Prograde apparent 1-year motion orbit solution
For the prograde orbit a distance of roughly 1.36 million km would do the job and that is just barely inside Earth's Hill sphere so would be stable short term. Any farther out and the Sun's gravity would pull it away. So close to the Hill sphere you have to take the Sun's gravity into account when calculating the optimum distance and orbit.
This answer to What is the difference between Sphere of Influence and Hill sphere? says:
Hill Sphere: given a large mass (eg Sun) and a small mass (eg Earth), can a tiny mass (eg Moon) find a stable orbit around the small mass? (If the tiny mass goes outside the Hill Sphere of the small mass, no.)
Earth's Hill sphere is about 1.5 million km.
1-year orbit fails
As mentioned above, if you had a 1 year prograde orbit, it would appear to stand still.

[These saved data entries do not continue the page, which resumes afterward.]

### src/rtl/fmr_pkg.sv
// Shared types and constants for the five-lane modular-redundancy front end.
package fmr_pkg;

    localparam int FMR_LANES = 5;

    typedef enum logic [1:0] {
        FLIP   = 2'b00,
        STUCK0 = 2'b01,
        STUCK1 = 2'b10,
        RSVD   = 2'b11
    } inj_mode_t;

    typedef enum logic [1:0] {
        IDLE   = 2'b00,
        INJECT = 2'b01,
        DONE   = 2'b10
    } inj_state_t;

    typedef logic [2:0] lane_idx_t;

endpackage

### src/rtl/fmr_replicator_if.sv
// Data and injection-control bundle of the replicator; master drives requests, slave is the block.
interface fmr_replicator_if
    import fmr_pkg::*;
#(
    parameter int INJ_LEN_W = 8
);
    logic                 din;
    logic                 din_valid;
    logic                 inj_start;
    lane_idx_t            inj_lane;
    logic [1:0]           inj_mode;
    logic [INJ_LEN_W-1:0] inj_len;
    logic                 a;
    logic                 b;
    logic                 c;
    logic                 d;
    logic                 e;
    logic                 lane_valid;
    logic                 inj_busy;
    logic                 inj_done;
    logic                 inj_err;

    modport master (
        output din, din_valid, inj_start, inj_lane, inj_mode, inj_len,
        input  a, b, c, d, e, lane_valid, inj_busy, inj_done, inj_err
    );

    modport slave (
        input  din, din_valid, inj_start, inj_lane, inj_mode, inj_len,
        output a, b, c, d, e, lane_valid, inj_busy, inj_done, inj_err
    );
endinterface

### src/rtl/fmr_inj_ctrl.sv
// Fault-injection controller: accepts/rejects requests, latches the target and counts corrupted beats.
module fmr_inj_ctrl
    import fmr_pkg::*;
#(
    parameter int INJ_LEN_W = 8
) (
    input  logic                 clk,
    input  logic                 rst,
    input  logic                 i_din_valid,
    input  logic                 i_inj_start,
    input  lane_idx_t            i_inj_lane,
    input  logic [1:0]           i_inj_mode,
    input  logic [INJ_LEN_W-1:0] i_inj_len,
    output logic [FMR_LANES-1:0] o_corrupt_en,
    output inj_mode_t            o_mode,
    output logic                 o_busy,
    output logic                 o_done,
    output logic                 o_err
);

    inj_state_t           r_state;
    lane_idx_t            r_lane;
    inj_mode_t            r_mode;
    logic [INJ_LEN_W-1:0] r_cnt;
    logic                 r_err;
    logic                 w_req_ok;

    assign w_req_ok = (i_inj_lane <= 3'd4) && (i_inj_mode != 2'b11) && (i_inj_len != '0);

    // FSM, latched request fields and remaining-beat counter; only beats in INJECT count down
    always_ff @(posedge clk) begin
        if (rst) begin
            r_state <= IDLE;
            r_lane  <= '0;
            r_mode  <= FLIP;
            r_cnt   <= '0;
            r_err   <= 1'b0;
        end else begin
            r_err <= i_inj_start && ((r_state != IDLE) || !w_req_ok);
            case (r_state)
                IDLE: begin
                    if (i_inj_start && w_req_ok) begin
                        r_state <= INJECT;
                        r_lane  <= i_inj_lane;
                        r_mode  <= inj_mode_t'(i_inj_mode);
                        r_cnt   <= i_inj_len;
                    end
                end
                INJECT: begin
                    if (i_din_valid) begin
                        r_cnt <= r_cnt - 1'b1;
                        if (r_cnt == INJ_LEN_W'(1)) begin
                            r_state <= DONE;
                        end
                    end
                end
                DONE: begin
                    r_state <= IDLE;
                end
                default: begin
                    r_state <= IDLE;
                end
            endcase
        end
    end

    // One-hot corrupt enable on the latched lane while an injection is running
    always_comb begin
        o_corrupt_en = '0;
        for (int i = 0; i < FMR_LANES; i++) begin
            o_corrupt_en[i] = (r_state == INJECT) && (r_lane == lane_idx_t'(i));
        end
    end

    assign o_mode = r_mode;
    assign o_busy = (r_state != IDLE);
    assign o_done = (r_state == DONE);
    assign o_err  = r_err;

endmodule

### src/rtl/fmr_replicator.sv
// Five-lane replicator with a corruption mux on each lane driven by the injection controller.
module fmr_replicator
    import fmr_pkg::*;
#(
    parameter int INJ_LEN_W = 8
) (
    input  logic              clk,
    input  logic              rst,
    fmr_replicator_if.slave   bus
);

    logic [FMR_LANES-1:0] r_lane;
    logic                 r_lane_valid;
    logic [FMR_LANES-1:0] w_corrupt_en;
    inj_mode_t            w_mode;

    function automatic logic corrupt(input logic d, input inj_mode_t m);
        case (m)
            FLIP:    corrupt = ~d;
            STUCK0:  corrupt = 1'b0;
            STUCK1:  corrupt = 1'b1;
            default: corrupt = d;
        endcase
    endfunction

    fmr_inj_ctrl #(
        .INJ_LEN_W (INJ_LEN_W)
    ) u_ctrl (
        .clk          (clk),
        .rst          (rst),
        .i_din_valid  (bus.din_valid),
        .i_inj_start  (bus.inj_start),
        .i_inj_lane   (bus.inj_lane),
        .i_inj_mode   (bus.inj_mode),
        .i_inj_len    (bus.inj_len),
        .o_corrupt_en (w_corrupt_en),
        .o_mode       (w_mode),
        .o_busy       (bus.inj_busy),
        .o_done       (bus.inj_done),
        .o_err        (bus.inj_err)
    );

    // Lane registers load din (or its corrupted form on the target lane) on every beat, hold otherwise
    always_ff @(posedge clk) begin
        if (rst) begin
            r_lane       <= '0;
            r_lane_valid <= 1'b0;
        end else begin
            r_lane_valid <= bus.din_valid;
            if (bus.din_valid) begin
                for (int i = 0; i < FMR_LANES; i++) begin
                    r_lane[i] <= w_corrupt_en[i] ? corrupt(bus.din, w_mode) : bus.din;
                end
            end
        end
    end

    assign bus.a          = r_lane[0];
    assign bus.b          = r_lane[1];
    assign bus.c          = r_lane[2];
    assign bus.d          = r_lane[3];
    assign bus.e          = r_lane[4];
    assign bus.lane_valid = r_lane_valid;

endmodule

### src/flat_wrapper.sv
// flat-port wrapper written by rule: the top's interface ports become plain ports
module fmr_replicator_flat import fmr_pkg::*;
#(
    parameter int INJ_LEN_W = 8
)
  (clk, rst, bus_din, bus_din_valid, bus_inj_start, bus_inj_lane, bus_inj_mode, bus_inj_len, bus_a, bus_b, bus_c, bus_d, bus_e, bus_lane_valid, bus_inj_busy, bus_inj_done, bus_inj_err);
  fmr_replicator_if #(.INJ_LEN_W(INJ_LEN_W)) bus_i ();
  input  logic clk;
  input  logic rst;
  input wire logic [$bits(bus_i.din)-1:0] bus_din;
  input wire logic [$bits(bus_i.din_valid)-1:0] bus_din_valid;
  input wire logic [$bits(bus_i.inj_start)-1:0] bus_inj_start;
  input wire logic [$bits(bus_i.inj_lane)-1:0] bus_inj_lane;
  input wire logic [$bits(bus_i.inj_mode)-1:0] bus_inj_mode;
  input wire logic [$bits(bus_i.inj_len)-1:0] bus_inj_len;
  output wire logic [$bits(bus_i.a)-1:0] bus_a;
  output wire logic [$bits(bus_i.b)-1:0] bus_b;
  output wire logic [$bits(bus_i.c)-1:0] bus_c;
  output wire logic [$bits(bus_i.d)-1:0] bus_d;
  output wire logic [$bits(bus_i.e)-1:0] bus_e;
  output wire logic [$bits(bus_i.lane_valid)-1:0] bus_lane_valid;
  output wire logic [$bits(bus_i.inj_busy)-1:0] bus_inj_busy;
  output wire logic [$bits(bus_i.inj_done)-1:0] bus_inj_done;
  output wire logic [$bits(bus_i.inj_err)-1:0] bus_inj_err;
  assign bus_i.din = bus_din;
  assign bus_i.din_valid = bus_din_valid;
  assign bus_i.inj_start = bus_inj_start;
  assign bus_i.inj_lane = bus_inj_lane;
  assign bus_i.inj_mode = bus_inj_mode;
  assign bus_i.inj_len = bus_inj_len;
  assign bus_a = bus_i.a;
  assign bus_b = bus_i.b;
  assign bus_c = bus_i.c;
  assign bus_d = bus_i.d;
  assign bus_e = bus_i.e;
  assign bus_lane_valid = bus_i.lane_valid;
  assign bus_inj_busy = bus_i.inj_busy;
  assign bus_inj_done = bus_i.inj_done;
  assign bus_inj_err = bus_i.inj_err;
  fmr_replicator #(.INJ_LEN_W(INJ_LEN_W)) u_core (.clk(clk), .rst(rst), .bus(bus_i));
endmodule
### config.mk
export PLATFORM = sky130hd
export DESIGN_NAME = fmr_replicator_flat
export DESIGN_NICKNAME = d
export VERILOG_FILES = /design/src/rtl/fmr_pkg.sv /design/src/rtl/fmr_replicator_if.sv /design/src/rtl/fmr_inj_ctrl.sv /design/src/rtl/fmr_replicator.sv /design/src/flat_wrapper.sv
export SDC_FILE = /design/constraint.sdc
export NUM_CORES = 1
export LEC_CHECK = 0
export BUFFER_PORTS_ARGS = -buffer_cell sky130_fd_sc_hd__buf_2
export CAP_MARGIN = 20
export CORE_MARGIN = 4
export CORE_UTILIZATION = 50
export DETAILED_ROUTE_END_ITERATION = 8
export PLACE_DENSITY = 0.85
export SLEW_MARGIN = 0
export SYNTH_ARGS = -nofsm -noshare
export SYNTH_HDL_FRONTEND = slang
export SYNTH_SLANG_ARGS = --single-unit
### constraint.sdc
create_clock -name clk -period 2.1 [get_ports clk]
set_clock_uncertainty 0.05 [all_clocks]
set_input_delay 0.105 -clock clk [delete_from_list [all_inputs] [get_ports clk]]
set_output_delay 0.105 -clock clk [all_outputs]
set_load 0.01 [all_outputs]
# Yosys cells after proc, flatten, opt, wreduce, memory -nomap -nowiden
# Index checks and enable logic that the tools add are counted.
# totals
latch_bits	0
wordCells	56
reg_bits	22
output_inout_bits	9
memories	0
ram_bits	0
mem_bits_ro	0
# classes
n_reduce_logical	20
n_div	0
shifts	0
bitwise	1
mux	13
eq_ne	13
n_mul	0
order_cmp	1
addsub	1
# ops
cell	count
$mux W8	2
$pmux W8 S2	1
$logic_and A1 B1 Y1	9
$eq A8 B1 Y1 const B	1
$ne A2 B2 Y1 const B	4
$reduce_bool A8 Y1	1
$sub A8 B1 Y8 const B	1
$eq A3 B2 Y1 const B	2
$mux W2	3
$reduce_and A3 Y1	2
$mux W1	5
$eq A2 B1 Y1 const B	2
$eq A2 B2 Y1 const B	2
$logic_not A2 Y1	2
$pmux W2 S2	1
$reduce_bool A2 Y1	2
$eq A3 B1 Y1 const B	1
$eq A3 B3 Y1 const B	1
$le A3 B3 Y1 const B	1
$logic_not A3 Y1	1
$pmux W1 S3	1
$reduce_and A2 Y1	1
$logic_not A1 Y1	1
$logic_or A1 B1 Y1	1
$not A1 Y1	1

# Logic depth before layout (Yosys ltp)
# logic_depth
ltp_word	6
depth_mapped	6
ltp_nobuf	6

# Cells and area by module
# Synthesis repeated with hierarchy kept, for this count alone.
# hier_totals
cells_unflattened	147
hier_area_um2	1213.7
# by_module_without_submodules
mod	area_each_um2	cells_each	instances
fmr_inj_ctrl	912.1	121	1
fmr_replicator	301.5	26	1

# Least setup slack after synthesis
# No wires, ideal clock.
# synth_timing
path_kind	reg2reg
start	reg u_core.u_ctrl.r_cnt[0]
end	reg u_core.u_ctrl.r_cnt[6]
slack_ns	0.579
n_path_buf	0
stages_incl_launch_ff	7
arrival_ns	1.392
setup_time_ns	0.079
path_cell_list	dfxtp_1 > inv_1 > ha_1 > nor4b_1 > nand3_1 > a21o_1 > o211ai_1
# synth_between
elab_chain_len	3
# synth_rtl
item	line	rtl
from (decl)	fmr_inj_ctrl.sv:24	logic [INJ_LEN_W-1:0] r_cnt;
from (signal assigned)	fmr_inj_ctrl.sv:46	r_cnt <= i_inj_len;
from (signal assigned)	fmr_inj_ctrl.sv:51	r_cnt <= r_cnt - 1'b1;
$sub A8 B1 Y8	fmr_inj_ctrl.sv:51	
$mux W8	fmr_inj_ctrl.sv:50	if (i_din_valid) begin
$pmux W8 S2	fmr_inj_ctrl.sv:40	case (r_state)
# Every way passes these cells. The select of a mux whose other input is x is not followed.
# A chain may end at the register's enable or synchronous reset.

# Worst setup path after layout
# layout_timing
start	in bus_inj_lane[0]
end	reg u_core.u_ctrl.r_cnt[2]
# layout_between
elab_chain_len	6
# layout_rtl
item	line	rtl
from (decl)	flat_wrapper.sv:13	input wire logic [$bits(bus_i.inj_lane)-1:0] bus_inj_lane;
$le A3 B3 Y1	fmr_inj_ctrl.sv:28	assign w_req_ok = (i_inj_lane <= 3'd4) && (i_inj_mode != 2'b11) && (i_inj_len != '0);
$logic_and A1 B1 Y1 (2 in a row)	fmr_inj_ctrl.sv:28	
$logic_and A1 B1 Y1	fmr_inj_ctrl.sv:42	if (i_inj_start && w_req_ok) begin
$ne A2 B2 Y1 (no source line)	n/a	
$reduce_and A3 Y1 (no source line)	n/a	
# Every way passes these cells.
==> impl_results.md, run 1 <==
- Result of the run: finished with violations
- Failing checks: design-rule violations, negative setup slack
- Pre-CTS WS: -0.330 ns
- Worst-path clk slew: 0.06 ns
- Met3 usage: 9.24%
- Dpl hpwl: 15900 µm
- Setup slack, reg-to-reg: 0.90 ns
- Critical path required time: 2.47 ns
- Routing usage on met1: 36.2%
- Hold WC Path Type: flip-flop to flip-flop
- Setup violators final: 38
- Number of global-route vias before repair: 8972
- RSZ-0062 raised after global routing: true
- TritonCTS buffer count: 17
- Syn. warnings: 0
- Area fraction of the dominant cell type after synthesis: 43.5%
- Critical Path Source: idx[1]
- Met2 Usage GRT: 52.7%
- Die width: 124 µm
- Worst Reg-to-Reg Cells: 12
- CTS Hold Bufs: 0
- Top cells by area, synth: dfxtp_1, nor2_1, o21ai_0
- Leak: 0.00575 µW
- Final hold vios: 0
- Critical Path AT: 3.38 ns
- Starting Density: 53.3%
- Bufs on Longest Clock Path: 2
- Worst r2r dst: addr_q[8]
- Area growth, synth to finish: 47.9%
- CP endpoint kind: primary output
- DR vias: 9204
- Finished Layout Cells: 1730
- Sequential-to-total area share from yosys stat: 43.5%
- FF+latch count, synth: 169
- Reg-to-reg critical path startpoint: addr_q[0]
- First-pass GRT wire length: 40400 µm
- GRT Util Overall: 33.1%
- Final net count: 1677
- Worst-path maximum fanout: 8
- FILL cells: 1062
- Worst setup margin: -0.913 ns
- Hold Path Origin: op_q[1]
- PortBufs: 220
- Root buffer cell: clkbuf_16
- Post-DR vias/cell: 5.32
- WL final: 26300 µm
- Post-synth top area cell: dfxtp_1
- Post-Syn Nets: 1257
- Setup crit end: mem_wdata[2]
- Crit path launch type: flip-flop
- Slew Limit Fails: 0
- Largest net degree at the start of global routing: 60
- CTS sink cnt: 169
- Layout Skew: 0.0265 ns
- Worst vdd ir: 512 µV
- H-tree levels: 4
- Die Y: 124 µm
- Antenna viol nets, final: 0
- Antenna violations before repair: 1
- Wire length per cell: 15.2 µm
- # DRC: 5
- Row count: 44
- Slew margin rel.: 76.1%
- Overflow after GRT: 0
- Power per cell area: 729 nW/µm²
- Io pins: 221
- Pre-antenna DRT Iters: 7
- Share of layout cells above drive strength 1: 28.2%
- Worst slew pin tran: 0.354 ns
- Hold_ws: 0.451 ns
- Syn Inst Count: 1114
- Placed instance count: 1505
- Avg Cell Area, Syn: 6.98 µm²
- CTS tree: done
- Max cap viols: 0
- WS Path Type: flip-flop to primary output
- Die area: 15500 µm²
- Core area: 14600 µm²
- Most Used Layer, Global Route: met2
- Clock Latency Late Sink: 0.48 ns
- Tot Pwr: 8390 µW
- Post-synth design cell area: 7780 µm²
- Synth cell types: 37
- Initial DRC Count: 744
File: src/rtl/program_counter_unit.sv
// Program counter with a hardware return stack, call/return handling and
// halt-on-FLAGF that only a reset or a pc_reset from the sequencer can release.
module program_counter_unit #(
    parameter int ADDR_WIDTH  = 8,
    parameter int STACK_DEPTH = 4,
    localparam int PTR_W      = $clog2(STACK_DEPTH),
    localparam int LVL_W      = PTR_W + 1
) (
    input  logic                  clk,
    input  logic                  reset,
    input  logic                  pc_reset,
    input  logic                  jmp,
    input  logic                  rtn,
    input  logic                  flag_0,
    input  logic                  flag_f,
    input  logic [ADDR_WIDTH-1:0] jump_target,
    output logic [ADDR_WIDTH-1:0] pc,
    output logic                  halted,
    output logic [LVL_W-1:0]      stack_level,
    output logic                  overflow,
    output logic                  underflow
);

    localparam logic [LVL_W-1:0] FULL_LEVEL = LVL_W'(STACK_DEPTH);

    logic [ADDR_WIDTH-1:0] stack_mem [STACK_DEPTH];

    logic [ADDR_WIDTH-1:0] pc_inc;
    logic [ADDR_WIDTH-1:0] pc_next;
    logic [LVL_W-1:0]      level_dec;
    logic [LVL_W-1:0]      level_next;
    logic                  halted_next;
    logic                  overflow_next;
    logic                  underflow_next;
    logic                  push_en;
    logic                  restart;

    assign restart   = reset | pc_reset;
    assign pc_inc    = pc + ADDR_WIDTH'(1);
    assign level_dec = stack_level - LVL_W'(1);

    // Priority below the resets: halted > flag_f > jmp > rtn > increment.
    always_comb begin
        pc_next        = pc;
        level_next     = stack_level;
        halted_next    = halted;
        overflow_next  = overflow;
        underflow_next = underflow;
        push_en        = 1'b0;
        if (halted) begin
            pc_next = pc;
        end else if (flag_f) begin
            halted_next = 1'b1;
        end else if (jmp) begin
            pc_next = jump_target;
            if (flag_0) begin
                if (stack_level < FULL_LEVEL) begin
                    push_en    = 1'b1;
                    level_next = stack_level + LVL_W'(1);
                end else begin
                    overflow_next = 1'b1;
                end
            end
        end else if (rtn) begin
            if (stack_level != '0) begin
                pc_next    = stack_mem[level_dec[PTR_W-1:0]];
                level_next = level_dec;
            end else begin
                underflow_next = 1'b1;
                pc_next        = pc_inc;
            end
        end else begin
            pc_next = pc_inc;
        end
    end

    always_ff @(posedge clk) begin
        if (restart) begin
            pc          <= '0;
            halted      <= 1'b0;
            stack_level <= '0;
            overflow    <= 1'b0;
            underflow   <= 1'b0;
        end else begin
            pc          <= pc_next;
            halted      <= halted_next;
            stack_level <= level_next;
            overflow    <= overflow_next;
            underflow   <= underflow_next;
        end
    end

    // Stack contents are not reset; the write pointer is the current level.
    always_ff @(posedge clk) begin
        if (push_en && !restart) begin
            stack_mem[stack_level[PTR_W-1:0]] <= pc_inc;
        end
    end

endmodule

However, another problem is that the distance would have to be about 2.2 million km from Earth, and that's outside of the Earth's Hill sphere. In other words, the Sun's gravity would dominate and pull it out of orbit before it made it once around the Earth!
The only way to get an object to circle the Earth once a year is not to orbit it (not possible) but to park at a Lagrange point.
While the following discussion is for L1, it applies to L2 as well.
Move to 1.5 million km and you are in the vicinity of the Sun-Earth Lagrange L1 point. There are several artificial satellites there including SOHO and DSCOVR. They are actually in halo/Lissajous orbits about L1.
What's really happening there is that you are now in a Heliocentric orbit that would normally have a shorter period than one year, but the slight tug of Earth's gravity slows you down just enough that you remain roughly between Earth and Sun.
It's not really stable there. While some halo orbits are actually stable in the circular restricted three-body problem, real-world perturbations from Venus, Jupiter and the Earth's own orbit's eccentricity would destabilize it in a matter of years.
FarMoon would do as you say and appear to always be a "new Moon".
Retrograde apparent 1-year motion orbit is unphysical
$$\frac{1}{-1} = \frac{1}{T_1} - \frac{1}{1}$$
means $T_1 = \pm \infty$
To get an apparent one year retrograde NewMoon you need to maintain a constant angle from Earth in inertial (non-rotating) space. For example imagine copy/pasting Earth's orbit to the left by a hundred thousand km. and putting the Moon on that track and force it to go around once a year.
That means it would orbit a "ghost Sun" offset from the sun by the same distance.
This doesn't happen, it's not physically possible. So the only choice is the prograde six month orbit.